Na primeira semana, uma paciente jovem, de 50 e poucos anos, casada, com filhos adultos, que vivia em uma casa de 3 cômodos e padecia com um câncer de pulmão metastatizado em cérebro e ossos. O segundo paciente era um homem em torno de 80 anos, morava com o filho de 60, ambos solteiros e, principalmente, solitários. Ambos tinham sido funcionários públicos e viviam com uma boa renda de aposentadoria em uma casa que destoava do padrão da cidade. Ele sofria com um ferimento aberto em boca/palato/cavidade nasal que deteriorava a face e função. Esses são os personagens da história: uma médica com pouquíssima experiência e dois pacientes padecendo em suas casas.
As aulas de orientação familiar estavam na minha memória: convoquei famílias, NASF, assistência social e os equipamentos que consegui mobilizar.
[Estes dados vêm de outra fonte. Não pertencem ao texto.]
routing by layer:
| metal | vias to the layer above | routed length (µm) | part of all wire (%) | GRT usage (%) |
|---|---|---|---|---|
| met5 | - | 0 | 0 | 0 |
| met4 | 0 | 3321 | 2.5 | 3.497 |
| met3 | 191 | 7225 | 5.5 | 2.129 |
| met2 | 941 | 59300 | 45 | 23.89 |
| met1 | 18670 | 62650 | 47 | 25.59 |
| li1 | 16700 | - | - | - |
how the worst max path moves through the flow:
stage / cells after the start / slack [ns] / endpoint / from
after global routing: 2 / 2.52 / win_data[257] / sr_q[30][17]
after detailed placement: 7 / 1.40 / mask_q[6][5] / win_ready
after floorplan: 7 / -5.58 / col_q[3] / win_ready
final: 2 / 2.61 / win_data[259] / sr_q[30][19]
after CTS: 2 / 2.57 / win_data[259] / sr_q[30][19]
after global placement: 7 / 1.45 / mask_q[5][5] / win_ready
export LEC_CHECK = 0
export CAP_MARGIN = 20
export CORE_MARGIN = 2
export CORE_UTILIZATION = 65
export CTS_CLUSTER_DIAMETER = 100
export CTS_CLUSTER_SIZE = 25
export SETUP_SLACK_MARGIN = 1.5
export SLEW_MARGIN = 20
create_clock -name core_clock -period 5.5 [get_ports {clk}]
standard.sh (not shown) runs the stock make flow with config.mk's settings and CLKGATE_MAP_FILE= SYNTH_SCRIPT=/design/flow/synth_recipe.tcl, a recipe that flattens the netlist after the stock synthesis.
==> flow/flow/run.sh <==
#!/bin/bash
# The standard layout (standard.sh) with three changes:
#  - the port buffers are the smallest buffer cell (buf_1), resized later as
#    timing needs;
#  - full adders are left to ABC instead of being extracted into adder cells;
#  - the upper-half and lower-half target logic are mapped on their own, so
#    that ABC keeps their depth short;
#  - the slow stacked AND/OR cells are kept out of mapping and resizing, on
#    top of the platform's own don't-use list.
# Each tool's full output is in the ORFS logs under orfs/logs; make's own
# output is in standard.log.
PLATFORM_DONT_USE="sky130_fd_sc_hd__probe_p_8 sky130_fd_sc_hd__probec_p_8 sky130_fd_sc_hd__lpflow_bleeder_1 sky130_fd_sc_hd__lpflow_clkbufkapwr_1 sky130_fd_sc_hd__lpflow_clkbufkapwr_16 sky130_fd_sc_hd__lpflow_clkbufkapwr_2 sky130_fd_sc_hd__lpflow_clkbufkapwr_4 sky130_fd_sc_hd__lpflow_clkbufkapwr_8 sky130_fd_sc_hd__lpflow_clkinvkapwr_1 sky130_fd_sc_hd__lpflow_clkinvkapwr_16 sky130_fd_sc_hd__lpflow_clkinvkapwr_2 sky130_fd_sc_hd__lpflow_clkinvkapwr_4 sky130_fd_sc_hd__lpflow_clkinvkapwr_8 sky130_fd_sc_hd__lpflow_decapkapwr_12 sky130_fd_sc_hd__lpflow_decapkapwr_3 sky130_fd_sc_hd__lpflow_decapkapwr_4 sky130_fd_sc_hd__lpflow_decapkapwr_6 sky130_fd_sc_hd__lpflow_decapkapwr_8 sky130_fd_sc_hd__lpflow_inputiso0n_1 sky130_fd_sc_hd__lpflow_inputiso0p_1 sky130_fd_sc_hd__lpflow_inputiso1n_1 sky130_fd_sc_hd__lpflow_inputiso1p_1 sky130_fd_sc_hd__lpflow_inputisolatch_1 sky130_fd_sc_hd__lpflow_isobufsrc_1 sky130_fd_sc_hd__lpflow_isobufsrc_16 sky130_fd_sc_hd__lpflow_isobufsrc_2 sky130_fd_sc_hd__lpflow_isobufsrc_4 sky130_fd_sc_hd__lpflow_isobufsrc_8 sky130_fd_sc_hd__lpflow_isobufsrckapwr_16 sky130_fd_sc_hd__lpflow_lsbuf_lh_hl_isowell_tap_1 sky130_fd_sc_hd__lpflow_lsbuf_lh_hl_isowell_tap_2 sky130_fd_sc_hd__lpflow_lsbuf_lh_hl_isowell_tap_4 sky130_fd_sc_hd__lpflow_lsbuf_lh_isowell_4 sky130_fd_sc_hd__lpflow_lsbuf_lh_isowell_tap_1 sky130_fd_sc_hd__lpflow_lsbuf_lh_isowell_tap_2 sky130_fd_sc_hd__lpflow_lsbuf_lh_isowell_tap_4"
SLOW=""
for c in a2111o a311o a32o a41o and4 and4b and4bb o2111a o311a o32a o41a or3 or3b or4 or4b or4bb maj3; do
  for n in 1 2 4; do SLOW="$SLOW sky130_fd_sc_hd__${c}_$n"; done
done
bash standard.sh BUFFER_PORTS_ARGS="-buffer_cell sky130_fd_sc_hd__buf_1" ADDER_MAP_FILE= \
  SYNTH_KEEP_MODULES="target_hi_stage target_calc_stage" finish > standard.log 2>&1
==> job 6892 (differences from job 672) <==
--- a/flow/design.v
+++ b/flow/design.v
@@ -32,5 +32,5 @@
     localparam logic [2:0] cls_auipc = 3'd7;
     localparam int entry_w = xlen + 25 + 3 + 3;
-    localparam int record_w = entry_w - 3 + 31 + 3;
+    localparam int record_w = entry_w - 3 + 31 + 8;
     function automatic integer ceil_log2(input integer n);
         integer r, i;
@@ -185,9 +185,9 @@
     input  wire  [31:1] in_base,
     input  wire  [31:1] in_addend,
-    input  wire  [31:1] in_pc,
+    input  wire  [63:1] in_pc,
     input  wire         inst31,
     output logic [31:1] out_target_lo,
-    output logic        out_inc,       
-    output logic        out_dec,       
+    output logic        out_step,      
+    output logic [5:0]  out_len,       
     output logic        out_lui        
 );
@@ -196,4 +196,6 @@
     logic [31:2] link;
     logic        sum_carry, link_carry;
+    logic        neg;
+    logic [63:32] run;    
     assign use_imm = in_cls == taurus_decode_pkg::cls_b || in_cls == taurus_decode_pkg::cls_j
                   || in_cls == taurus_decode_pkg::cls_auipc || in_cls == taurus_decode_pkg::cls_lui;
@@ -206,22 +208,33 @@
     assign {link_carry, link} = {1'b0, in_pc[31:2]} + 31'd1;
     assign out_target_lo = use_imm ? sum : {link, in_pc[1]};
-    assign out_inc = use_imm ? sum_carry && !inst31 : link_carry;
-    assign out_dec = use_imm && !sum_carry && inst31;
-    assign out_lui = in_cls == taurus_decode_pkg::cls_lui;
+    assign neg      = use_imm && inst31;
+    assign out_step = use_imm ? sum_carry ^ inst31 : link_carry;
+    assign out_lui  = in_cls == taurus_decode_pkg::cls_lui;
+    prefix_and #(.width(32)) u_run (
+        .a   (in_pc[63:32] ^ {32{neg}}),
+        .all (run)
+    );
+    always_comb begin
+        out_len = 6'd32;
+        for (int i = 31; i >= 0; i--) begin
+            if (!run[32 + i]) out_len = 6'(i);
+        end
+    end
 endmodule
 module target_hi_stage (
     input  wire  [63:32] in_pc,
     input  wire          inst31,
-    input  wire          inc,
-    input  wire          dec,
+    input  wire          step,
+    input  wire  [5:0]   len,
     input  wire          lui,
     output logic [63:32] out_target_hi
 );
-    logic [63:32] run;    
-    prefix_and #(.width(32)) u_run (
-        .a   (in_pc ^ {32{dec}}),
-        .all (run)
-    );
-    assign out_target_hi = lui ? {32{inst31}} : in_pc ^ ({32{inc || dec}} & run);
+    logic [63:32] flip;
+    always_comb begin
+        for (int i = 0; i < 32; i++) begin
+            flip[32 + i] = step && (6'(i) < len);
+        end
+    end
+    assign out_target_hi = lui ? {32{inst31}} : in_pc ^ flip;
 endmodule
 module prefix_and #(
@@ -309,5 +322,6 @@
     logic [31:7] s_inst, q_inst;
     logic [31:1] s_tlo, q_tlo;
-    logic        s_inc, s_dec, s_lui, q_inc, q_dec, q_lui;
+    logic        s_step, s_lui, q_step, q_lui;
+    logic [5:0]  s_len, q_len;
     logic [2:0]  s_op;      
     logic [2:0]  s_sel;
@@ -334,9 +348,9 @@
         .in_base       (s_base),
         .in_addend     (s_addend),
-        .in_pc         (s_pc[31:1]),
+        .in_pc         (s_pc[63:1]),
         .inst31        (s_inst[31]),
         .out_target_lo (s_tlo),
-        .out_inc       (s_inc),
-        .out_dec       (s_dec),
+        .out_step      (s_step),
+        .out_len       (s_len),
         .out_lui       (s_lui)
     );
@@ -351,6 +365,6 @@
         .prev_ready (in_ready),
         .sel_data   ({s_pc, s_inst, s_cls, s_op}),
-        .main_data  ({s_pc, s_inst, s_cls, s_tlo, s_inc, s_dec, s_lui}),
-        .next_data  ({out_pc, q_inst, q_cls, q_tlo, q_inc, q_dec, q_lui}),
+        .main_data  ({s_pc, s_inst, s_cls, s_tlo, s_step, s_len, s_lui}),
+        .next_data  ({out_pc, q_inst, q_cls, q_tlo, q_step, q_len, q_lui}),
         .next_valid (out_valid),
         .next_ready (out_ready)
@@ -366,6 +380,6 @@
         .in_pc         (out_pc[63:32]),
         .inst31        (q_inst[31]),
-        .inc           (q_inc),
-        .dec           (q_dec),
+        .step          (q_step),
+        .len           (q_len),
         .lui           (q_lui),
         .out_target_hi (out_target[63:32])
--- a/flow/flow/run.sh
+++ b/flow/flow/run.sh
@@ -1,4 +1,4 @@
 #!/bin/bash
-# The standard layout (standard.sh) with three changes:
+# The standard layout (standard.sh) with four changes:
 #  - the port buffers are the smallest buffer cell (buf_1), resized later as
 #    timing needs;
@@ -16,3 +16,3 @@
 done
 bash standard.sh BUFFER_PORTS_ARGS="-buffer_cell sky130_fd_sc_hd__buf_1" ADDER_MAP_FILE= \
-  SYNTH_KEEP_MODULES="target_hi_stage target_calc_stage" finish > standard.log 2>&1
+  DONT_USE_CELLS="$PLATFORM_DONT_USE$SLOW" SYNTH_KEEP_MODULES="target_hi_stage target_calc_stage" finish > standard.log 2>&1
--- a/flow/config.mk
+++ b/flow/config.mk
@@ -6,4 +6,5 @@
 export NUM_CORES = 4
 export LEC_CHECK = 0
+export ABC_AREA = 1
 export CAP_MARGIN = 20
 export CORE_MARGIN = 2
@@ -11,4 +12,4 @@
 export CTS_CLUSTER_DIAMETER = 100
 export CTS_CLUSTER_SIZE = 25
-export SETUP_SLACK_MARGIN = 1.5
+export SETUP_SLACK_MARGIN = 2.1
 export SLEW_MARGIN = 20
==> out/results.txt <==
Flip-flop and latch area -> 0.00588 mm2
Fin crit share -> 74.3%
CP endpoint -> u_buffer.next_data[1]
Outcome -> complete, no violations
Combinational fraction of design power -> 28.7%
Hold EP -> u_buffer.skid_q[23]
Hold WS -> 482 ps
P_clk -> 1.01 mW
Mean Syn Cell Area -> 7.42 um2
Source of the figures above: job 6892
Nas primeiras reuniões na casa dela, vejo um esposo que chorava e velava antecipadamente a amada que gemia na cama, um filho que fingia se importar mas que saía nos primeiros minutos para “resolver problemas pessoais” (eu ainda tentando entender qual problema pessoal seria maior que sua mãe morrendo), uma filha que acabava de chegar de outro estado, grávida de um homem que os pais não aceitaram o namoro, e uma vizinha, a sensata, que estava sempre querendo me chamar em particular para revelar detalhes. Estava montada a prescrição: corticoide todos os dias, tramal de horário, hidratação, alimentação, conforto. Restava convencer a família. Ligo para o hospital de referência, não tenho nenhum retorno! Vou à secretaria de saúde, exijo um pedido de contrarreferência. NADA! Consigo convencer um filho a ir lá com uma carta de referência minha, tenho retorno que tanto queria: “paciente fora da possibilidade terapêutica, feito alta orientada para melhor conforto”. Expliquei, mostrei imagens dos exames para a família, mostrei-me disponível. Assim foram várias das reuniões que sempre acabavam com o esposo chorando, a filha distante, o filho já tinha ido embora e a vizinha preocupada.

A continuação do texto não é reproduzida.